▶ [Brief] Repeat only the stretch of lines below that runs from the line with "the above is filed under job 4261" through the line with "the above is filed under job 3410", unaltered.

^^^^^^^^^^^^^^^^

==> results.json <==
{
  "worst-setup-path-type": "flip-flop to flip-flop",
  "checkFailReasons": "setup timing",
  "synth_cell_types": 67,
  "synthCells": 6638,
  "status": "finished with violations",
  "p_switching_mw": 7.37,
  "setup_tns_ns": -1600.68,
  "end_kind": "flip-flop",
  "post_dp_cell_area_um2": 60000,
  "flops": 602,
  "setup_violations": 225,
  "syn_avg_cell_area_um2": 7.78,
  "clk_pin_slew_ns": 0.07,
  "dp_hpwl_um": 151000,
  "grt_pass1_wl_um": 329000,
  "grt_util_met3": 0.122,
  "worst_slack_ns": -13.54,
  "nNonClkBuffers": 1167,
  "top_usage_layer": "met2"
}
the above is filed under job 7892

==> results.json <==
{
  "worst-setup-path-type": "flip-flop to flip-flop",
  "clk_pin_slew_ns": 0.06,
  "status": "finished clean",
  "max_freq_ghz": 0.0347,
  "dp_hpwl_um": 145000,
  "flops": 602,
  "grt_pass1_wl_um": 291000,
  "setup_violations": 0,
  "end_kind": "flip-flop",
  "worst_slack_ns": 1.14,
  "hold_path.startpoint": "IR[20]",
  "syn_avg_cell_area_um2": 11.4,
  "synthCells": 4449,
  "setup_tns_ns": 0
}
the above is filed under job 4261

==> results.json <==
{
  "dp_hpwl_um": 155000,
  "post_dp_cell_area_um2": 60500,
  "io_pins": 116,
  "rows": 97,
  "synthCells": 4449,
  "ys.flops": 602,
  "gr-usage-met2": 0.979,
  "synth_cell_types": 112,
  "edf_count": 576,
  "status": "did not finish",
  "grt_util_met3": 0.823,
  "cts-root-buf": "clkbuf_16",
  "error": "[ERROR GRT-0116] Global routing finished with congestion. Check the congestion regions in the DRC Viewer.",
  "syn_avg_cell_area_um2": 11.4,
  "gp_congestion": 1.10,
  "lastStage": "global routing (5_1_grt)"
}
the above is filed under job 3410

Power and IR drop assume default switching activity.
==> flow/design.v (excerpt) <==
module alu_top(CLK, OP1, OP2, OPRN, OUT, ZERO);
	input CLK;
	input [31:0] OP1;
	input [31:0] OP2;
	input [5:0] OPRN;
	output [31:0] OUT;
	output ZERO;
	reg [31:0] op1_q, op2_q;
	reg [5:0] oprn_q;
	reg [31:0] out_q;
	reg zero_q;
	wire [31:0] alu_out;
	wire alu_zero;
	ALU alu_inst(alu_out, alu_zero, op1_q, op2_q, oprn_q);
	always @(posedge CLK) begin
		op1_q <= OP1;
		op2_q <= OP2;
		oprn_q <= OPRN;
		out_q <= alu_out;
		zero_q <= alu_zero;
	end
	assign OUT = out_q;
	assign ZERO = zero_q;
endmodule
For scale: ~100 flip-flops, about 100 I/O pins, roughly 24000 um^2 of cells after synthesis.
Settings: LEC_CHECK=0, ABC_AREA=1, CAP_MARGIN=0, CORE_MARGIN=2, CORE_UTILIZATION=71, CTS_CLUSTER_DIAMETER=250, CTS_CLUSTER_SIZE=89, GPL_TIMING_DRIVEN=1, MIN_ROUTING_LAYER=met1, SETUP_SLACK_MARGIN=-1.78, SLEW_MARGIN=10, TNS_END_PERCENT=5; clock period 24.6 ns.
run.sh (not shown) runs the stock make flow with config.mk's settings and CLKGATE_MAP_FILE=.
The baseline did not get past global routing with GRT-0116.
Change:
- ABC_AREA: 1 -> default
- CAP_MARGIN: 0 -> 20
- CORE_UTILIZATION: 71 -> 61
- CTS_CLUSTER_DIAMETER: 250 -> default
- CTS_CLUSTER_SIZE: 89 -> default
- GPL_TIMING_DRIVEN: 1 -> default
- MIN_ROUTING_LAYER: met1 -> default
- SETUP_SLACK_MARGIN: -1.78 -> default
- SLEW_MARGIN: 10 -> 20
- clock period: 24.6 -> 8.7 ns (I/O delays scaled with it)
Now the flow reached the layout checks and failed them: setup timing.
Area after synthesis went down by 2.6%.
Die area went up by 13%.
Synthesized cell count went down by 19%.
Change:
- MAX_ROUTING_LAYER: default -> met4
- SETUP_SLACK_MARGIN: default -> 1.47
- TNS_END_PERCENT: 5 -> default
- clock period: 8.7 -> 10.1 ns (I/O delays scaled with it)
Outcome:
- The new run completed, yet does not pass: setup timing
- via count fell by a little under a tenth
- design area rose by a few percent
- count of clock-buffer cells in the layout does not change
Change:
- CORE_UTILIZATION: 61 -> 65
- MAX_ROUTING_LAYER: met4 -> default
- SETUP_SLACK_MARGIN: 1.47 -> -2.0
- clock period: 10.1 -> 28.0 ns (I/O delays scaled with it)
This time the run failed in global routing, error GRT-0232.
Synthesized area does not change.
Synthesized cell count stays the same.
Die size is lower by a few percent.

---

alu_top again, from the RTL that the note above started with.
Settings: LEC_CHECK=0, CAP_MARGIN=20, CORE_MARGIN=2, CORE_UTILIZATION=71, PLACE_DENSITY_LB_ADDON=0.02, SETUP_SLACK_MARGIN=4.5, SLEW_MARGIN=20; clock period 31.9 ns.
The first run stopped in global routing.
Change:
- CORE_UTILIZATION: 71 -> 57
- PLACE_DENSITY_LB_ADDON: 0.02 -> unset
- SETUP_SLACK_MARGIN: 4.5 -> unset
- clock period: 31.9 -> 10.1 ns (I/O delays scaled with it)
The changed run finished but fails on setup timing.
Area after synthesis is unchanged.
Die area came out higher by a quarter to a third.
Synthesized cell count stays the same.
Change:
- CORE_UTILIZATION: 57 -> 65
- SETUP_SLACK_MARGIN: unset -> -2.0
- clock period: 10.1 -> 28.2 ns (I/O delays scaled with it)
What happened: The new run finished but failed the layout checks on setup timing; routed wire length falls by about a fifth; clock-buffer cell count stays the same; via count goes down by roughly a tenth; clock skew goes down by 0.0062 ns.

---

== lane 1 ==
Starting RTL as in the previous note.
export LEC_CHECK = 0
export ABC_AREA = 1
export CAP_MARGIN = 20
export CORE_MARGIN = 2
export CORE_UTILIZATION = 64
export CTS_CLUSTER_SIZE = 100
export PLACE_DENSITY = 0.36
export SLEW_MARGIN = 20
create_clock -name core_clock -period 22.8 [get_ports {CLK}]
Lane 1 finished all stages; however, its layout fails the closing checks, the failures being setup timing.
Changes in lane 2 relative to lane 1:
# lane 1
export LEC_CHECK = 0
export ABC_AREA = 1
export CAP_MARGIN = 20
export CORE_MARGIN = 2
export CORE_UTILIZATION = 64
export CTS_CLUSTER_SIZE = 100
export PLACE_DENSITY = 0.36
export SLEW_MARGIN = 20
create_clock -name core_clock -period 22.8 [get_ports {CLK}]
# lane 2
export LEC_CHECK = 0
export CAP_MARGIN = 20
export CORE_MARGIN = 2
export CORE_UTILIZATION = 58
export SLEW_MARGIN = 20
create_clock -name core_clock -period 24.2 [get_ports {CLK}]
Findings:
- Final checks on lane 2, whose flow otherwise completed, came back failing, citing setup timing.
- Lane 2 can be clocked slower than lane 1.
- Against lane 1, lane 2 reports a met1 global-route usage that is higher.
- When lane 2 is set beside lane 1, its average wire length per cell after detail routing turns out to be about 44% larger.
Inputs modified between lane 2 and lane 3:
# lane 2
export LEC_CHECK = 0
export CAP_MARGIN = 20
export CORE_MARGIN = 2
export CORE_UTILIZATION = 58
export SLEW_MARGIN = 20
create_clock -name core_clock -period 24.2 [get_ports {CLK}]
# lane 3
export LEC_CHECK = 0
export CAP_MARGIN = 20
export CORE_MARGIN = 2
export CORE_UTILIZATION = 65
export SLEW_MARGIN = 20
create_clock -name core_clock -period 24.1 [get_ports {CLK}]
Notes after the runs:
Lane 3 failed in global routing (5_1_grt) with GRT-0232.
Diff lane 2 -> lane 3 | final RePlAce weighted congestion | increase of 0.039
Going from lane 2 to lane 3, the starting density of the core was found to have gone up by 7.0 points.
Relative to lane 2, the post-placement cell count measured on lane 3 has decreased by a few percent.
Row count: lane 3 vs lane 2 down 4
Sort lane 2 and lane 3 by HPWL after detailed placement, descending, and lane 3 comes first.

^^^^^^^^^^^^^^^^

▶ [Response box]
the above is filed under job 4261

==> results.json <==
{
  "dp_hpwl_um": 155000,
  "post_dp_cell_area_um2": 60500,
  "io_pins": 116,
  "rows": 97,
  "synthCells": 4449,
  "ys.flops": 602,
  "gr-usage-met2": 0.979,
  "synth_cell_types": 112,
  "edf_count": 576,
  "status": "did not finish",
  "grt_util_met3": 0.823,
  "cts-root-buf": "clkbuf_16",
  "error": "[ERROR GRT-0116] Global routing finished with congestion. Check the congestion regions in the DRC Viewer.",
  "syn_avg_cell_area_um2": 11.4,
  "gp_congestion": 1.10,
  "lastStage": "global routing (5_1_grt)"
}
the above is filed under job 3410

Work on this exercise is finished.